Online may provide enhanced precision, but the feedback will remain less useful, and that students within cohorts will do different forms, teachers will need to trawl through test forms to have any hope of providing feedback. Further, the socialising narrative of the test will be diminished, and likely to alienate marginal students.
Moss (2003) argues that in “much of what I do, I have no need to draw and warrant fixed interpretations of students’ capabilities; rather, it is my job to help them make those interpretations obsolete.” The reporting regime of NAPLAN makes results, in the terms of Austin (1962), performative. That is, NAPLAN reporting does not so much describe, but they create and define. Performative statements are not true or false, but either happy or unhappy. Some of NAPLAN student reporting is unhappy.
(I’m happy to amend or withdraw if there are errors, let me know)
Adams, R. J., & Wu, M. (2007). The mixed-coefficients multinomial logit model: A generalized form of the Rasch model. In M. v. Davier & C. H. Carstensen (Eds.), Multivariate and mixture distribution Rasch models (pp. 57-75). New York, NY: Springer New York.
Austin, J. L. (1962). How to Do Things with Words. Oxford: Oxford University Press.
Camilli, G. (2006). Test fairness. In R. L. Brennan (Ed.), Educational measurement (4th ed., pp. 221-256). Westport, CT: American Council on Education and Praeger Publishers.

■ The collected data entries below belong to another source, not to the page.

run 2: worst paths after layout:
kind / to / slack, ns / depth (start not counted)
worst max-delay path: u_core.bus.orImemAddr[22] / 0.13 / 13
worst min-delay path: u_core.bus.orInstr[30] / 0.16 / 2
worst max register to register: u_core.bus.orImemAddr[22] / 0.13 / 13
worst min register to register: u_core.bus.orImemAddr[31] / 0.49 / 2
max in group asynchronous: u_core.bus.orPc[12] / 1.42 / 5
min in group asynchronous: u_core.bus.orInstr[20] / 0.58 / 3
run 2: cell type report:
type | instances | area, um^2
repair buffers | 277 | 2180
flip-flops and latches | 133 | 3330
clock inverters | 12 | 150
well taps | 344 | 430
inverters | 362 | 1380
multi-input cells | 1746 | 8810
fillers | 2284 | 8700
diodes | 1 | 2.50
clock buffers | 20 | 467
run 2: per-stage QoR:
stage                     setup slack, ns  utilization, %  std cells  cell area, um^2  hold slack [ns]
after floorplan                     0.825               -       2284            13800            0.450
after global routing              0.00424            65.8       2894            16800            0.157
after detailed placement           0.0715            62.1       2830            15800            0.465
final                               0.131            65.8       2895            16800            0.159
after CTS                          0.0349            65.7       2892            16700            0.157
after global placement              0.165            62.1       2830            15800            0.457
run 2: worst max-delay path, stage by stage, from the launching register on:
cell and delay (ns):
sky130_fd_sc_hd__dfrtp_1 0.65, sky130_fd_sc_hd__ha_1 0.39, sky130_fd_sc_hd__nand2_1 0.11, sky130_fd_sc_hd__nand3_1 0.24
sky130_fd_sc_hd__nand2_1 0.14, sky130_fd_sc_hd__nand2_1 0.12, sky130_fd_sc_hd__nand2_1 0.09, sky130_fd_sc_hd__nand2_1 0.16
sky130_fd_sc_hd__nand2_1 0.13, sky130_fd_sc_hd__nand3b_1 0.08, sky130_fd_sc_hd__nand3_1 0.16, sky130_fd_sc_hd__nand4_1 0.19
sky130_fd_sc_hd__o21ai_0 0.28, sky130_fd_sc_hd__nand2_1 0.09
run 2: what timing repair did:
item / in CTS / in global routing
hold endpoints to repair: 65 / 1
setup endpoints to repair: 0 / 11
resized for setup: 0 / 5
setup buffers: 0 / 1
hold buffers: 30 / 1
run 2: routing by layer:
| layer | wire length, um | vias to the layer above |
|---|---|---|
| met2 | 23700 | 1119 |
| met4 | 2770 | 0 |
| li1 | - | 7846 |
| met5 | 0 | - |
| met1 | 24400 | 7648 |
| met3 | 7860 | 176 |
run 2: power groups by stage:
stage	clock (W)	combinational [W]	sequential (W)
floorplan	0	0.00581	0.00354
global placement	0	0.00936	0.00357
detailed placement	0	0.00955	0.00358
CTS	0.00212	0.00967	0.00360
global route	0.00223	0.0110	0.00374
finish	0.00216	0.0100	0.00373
--- src/rtl/count_ones_sd.sv ---
// Purpose: loads a word, counts its set bits one per clock, strobes done; repeats forever.
// Latency: done rises word_size+1 cycles after start; period word_size+2 cycles.
// Backpressure: none; free-running, consumers must take bit_count on the done cycle.
module count_ones_sd
  import count_ones_sd_pkg::*;
#(
  parameter int counter_size = DEF_COUNTER_SIZE,
  parameter int word_size    = DEF_WORD_SIZE
) (
  input  logic                    clk,
  input  logic                    reset,
  output logic [counter_size-1:0] bit_count,
  output logic                    start,
  output logic                    done,
  input  logic [word_size-1:0]    data
);

  localparam int IDX_W = idx_width(word_size);
  localparam logic [IDX_W-1:0] LAST_IDX = IDX_W'(word_size - 1);

  generate
    if (word_size < 1) begin : g_bad_word
      $error("count_ones_sd: word_size must be at least 1");
    end
    if ((2 ** counter_size) <= word_size) begin : g_bad_counter
      $error("count_ones_sd: counter_size too small to hold a count of word_size");
    end
  endgenerate

  state_t                 state;
  logic [word_size-1:0]   shift_reg;
  logic [IDX_W-1:0]       bit_idx;

  always_ff @(posedge clk) begin
    if (!reset) begin
      state     <= S_IDLE;
      bit_count <= '0;
      shift_reg <= '0;
      bit_idx   <= '0;
    end else begin
      case (state)
        S_IDLE: begin
          shift_reg <= data;
          bit_count <= '0;
          bit_idx   <= '0;
          state     <= S_COUNT;
        end
        S_COUNT: begin
          // Fixed-length count: no early exit even if the remaining bits are zero.
          bit_count <= bit_count + counter_size'(shift_reg[0]);
          shift_reg <= shift_reg >> 1;
          bit_idx   <= bit_idx + IDX_W'(1);
          if (bit_idx == LAST_IDX) begin
            state <= S_DONE;
          end
        end
        S_DONE: begin
          state <= S_IDLE;
        end
        default: begin
          state <= S_IDLE;
        end
      endcase
    end
  end

  // Moore decode straight from the state register keeps both strobes glitch-free.
  assign start = (state == S_IDLE);
  assign done  = (state == S_DONE);

endmodule

--- config.mk ---
export PLATFORM = sky130hd
export DESIGN_NAME = count_ones_sd
export DESIGN_NICKNAME = d
export VERILOG_FILES = /design/src/rtl/count_ones_sd_pkg.sv /design/src/rtl/count_ones_sd.sv
export SDC_FILE = /design/constraint.sdc
export NUM_CORES = 1
export LEC_CHECK = 0
export ABC_AREA = 1
export BUFFER_PORTS_ARGS = -buffer_cell sky130_fd_sc_hd__buf_2
export CAP_MARGIN = 40
export CORE_AREA = 8 8 45 47
export CTS_BUF_LIST = sky130_fd_sc_hd__clkbuf_4 sky130_fd_sc_hd__clkbuf_8
export CTS_CLUSTER_DIAMETER = 150
export DETAILED_ROUTE_END_ITERATION = 12
export DIE_AREA = 0 0 53 55
export PLACE_DENSITY = 0.7
export SYNTH_ARGS = -nofsm -noshare
export SYNTH_HDL_FRONTEND = slang
export SYNTH_SLANG_ARGS = --single-unit
--- constraint.sdc ---
create_clock -name clk -period 1.1 [get_ports clk]
set_clock_uncertainty 0.1 [all_clocks]
set_input_delay 0.22 -clock clk [delete_from_list [all_inputs] [get_ports clk]]
set_output_delay 0.22 -clock clk [all_outputs]
set_load 0.1 [all_outputs]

Moss, P. A. (2003). Reconceptualizing validity for classroom assessment. Educational Measurement: Issues and Practice, 22(4), 13-25.

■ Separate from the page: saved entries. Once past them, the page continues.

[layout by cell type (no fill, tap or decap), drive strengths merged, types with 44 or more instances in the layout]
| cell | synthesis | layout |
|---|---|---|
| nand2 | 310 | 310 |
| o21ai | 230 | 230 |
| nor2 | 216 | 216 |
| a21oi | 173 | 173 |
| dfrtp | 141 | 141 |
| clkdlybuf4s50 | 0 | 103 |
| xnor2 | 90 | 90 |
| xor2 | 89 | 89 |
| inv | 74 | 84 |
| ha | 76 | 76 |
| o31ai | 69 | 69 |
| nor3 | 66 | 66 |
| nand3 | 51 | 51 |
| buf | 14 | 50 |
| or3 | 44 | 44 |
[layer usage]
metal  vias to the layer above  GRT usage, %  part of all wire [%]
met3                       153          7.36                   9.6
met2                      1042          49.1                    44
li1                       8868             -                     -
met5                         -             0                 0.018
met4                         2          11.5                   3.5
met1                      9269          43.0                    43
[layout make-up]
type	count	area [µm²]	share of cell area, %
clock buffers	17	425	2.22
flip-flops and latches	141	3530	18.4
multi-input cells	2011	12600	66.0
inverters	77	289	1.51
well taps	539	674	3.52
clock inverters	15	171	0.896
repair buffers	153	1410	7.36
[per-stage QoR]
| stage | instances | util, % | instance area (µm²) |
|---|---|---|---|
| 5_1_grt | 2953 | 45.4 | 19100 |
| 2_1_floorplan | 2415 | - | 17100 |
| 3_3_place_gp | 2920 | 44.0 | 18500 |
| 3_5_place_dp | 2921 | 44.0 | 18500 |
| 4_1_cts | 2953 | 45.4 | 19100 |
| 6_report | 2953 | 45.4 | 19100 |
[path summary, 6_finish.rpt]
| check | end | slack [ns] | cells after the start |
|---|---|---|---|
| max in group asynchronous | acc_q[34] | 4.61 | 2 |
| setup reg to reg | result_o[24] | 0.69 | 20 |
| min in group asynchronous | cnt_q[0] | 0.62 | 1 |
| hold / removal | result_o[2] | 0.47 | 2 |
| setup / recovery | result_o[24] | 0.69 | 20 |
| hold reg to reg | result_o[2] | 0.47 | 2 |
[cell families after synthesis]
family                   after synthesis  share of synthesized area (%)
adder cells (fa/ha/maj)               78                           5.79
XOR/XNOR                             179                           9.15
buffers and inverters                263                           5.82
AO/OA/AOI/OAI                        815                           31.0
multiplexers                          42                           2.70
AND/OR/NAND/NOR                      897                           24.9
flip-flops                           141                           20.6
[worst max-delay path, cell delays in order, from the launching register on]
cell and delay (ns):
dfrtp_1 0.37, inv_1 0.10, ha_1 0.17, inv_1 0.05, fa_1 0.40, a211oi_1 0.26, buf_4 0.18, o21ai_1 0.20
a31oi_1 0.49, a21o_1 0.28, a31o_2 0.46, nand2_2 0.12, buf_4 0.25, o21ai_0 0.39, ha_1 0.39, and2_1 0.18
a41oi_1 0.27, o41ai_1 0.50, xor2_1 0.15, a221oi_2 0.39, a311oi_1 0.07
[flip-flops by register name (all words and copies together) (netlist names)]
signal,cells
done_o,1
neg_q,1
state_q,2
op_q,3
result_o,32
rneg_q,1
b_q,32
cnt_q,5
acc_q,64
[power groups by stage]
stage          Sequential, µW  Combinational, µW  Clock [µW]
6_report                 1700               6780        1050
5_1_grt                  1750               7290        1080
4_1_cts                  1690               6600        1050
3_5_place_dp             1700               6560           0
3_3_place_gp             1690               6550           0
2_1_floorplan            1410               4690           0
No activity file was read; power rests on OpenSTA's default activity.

Rasch, G. (1980). Probabilistic Models for Some Intelligence and Attainment Tests. Chicago: MESA PRESS. (Original work published 1960)
Vogl, E., & Pekrun, R. (2016). Emotions that matter to achievement. In G. T. Brown & L. R. Harris (Eds.), Handbook of human and social conditions in assessment (pp. 111-128). New York: Routledge.
Wu, M., & Adams, R. J. (2002). Plausible Values–why they are important. Paper presented at the International Objective Measurement Workshop, New Orleans.
Zieky, M. J. (2015). Developing fair tests. In S. Lane, M. R. Raymond, & T. M. Haladyna (Eds.), The handbook of test development (2 ed., pp. 81-99). New York: Routledge.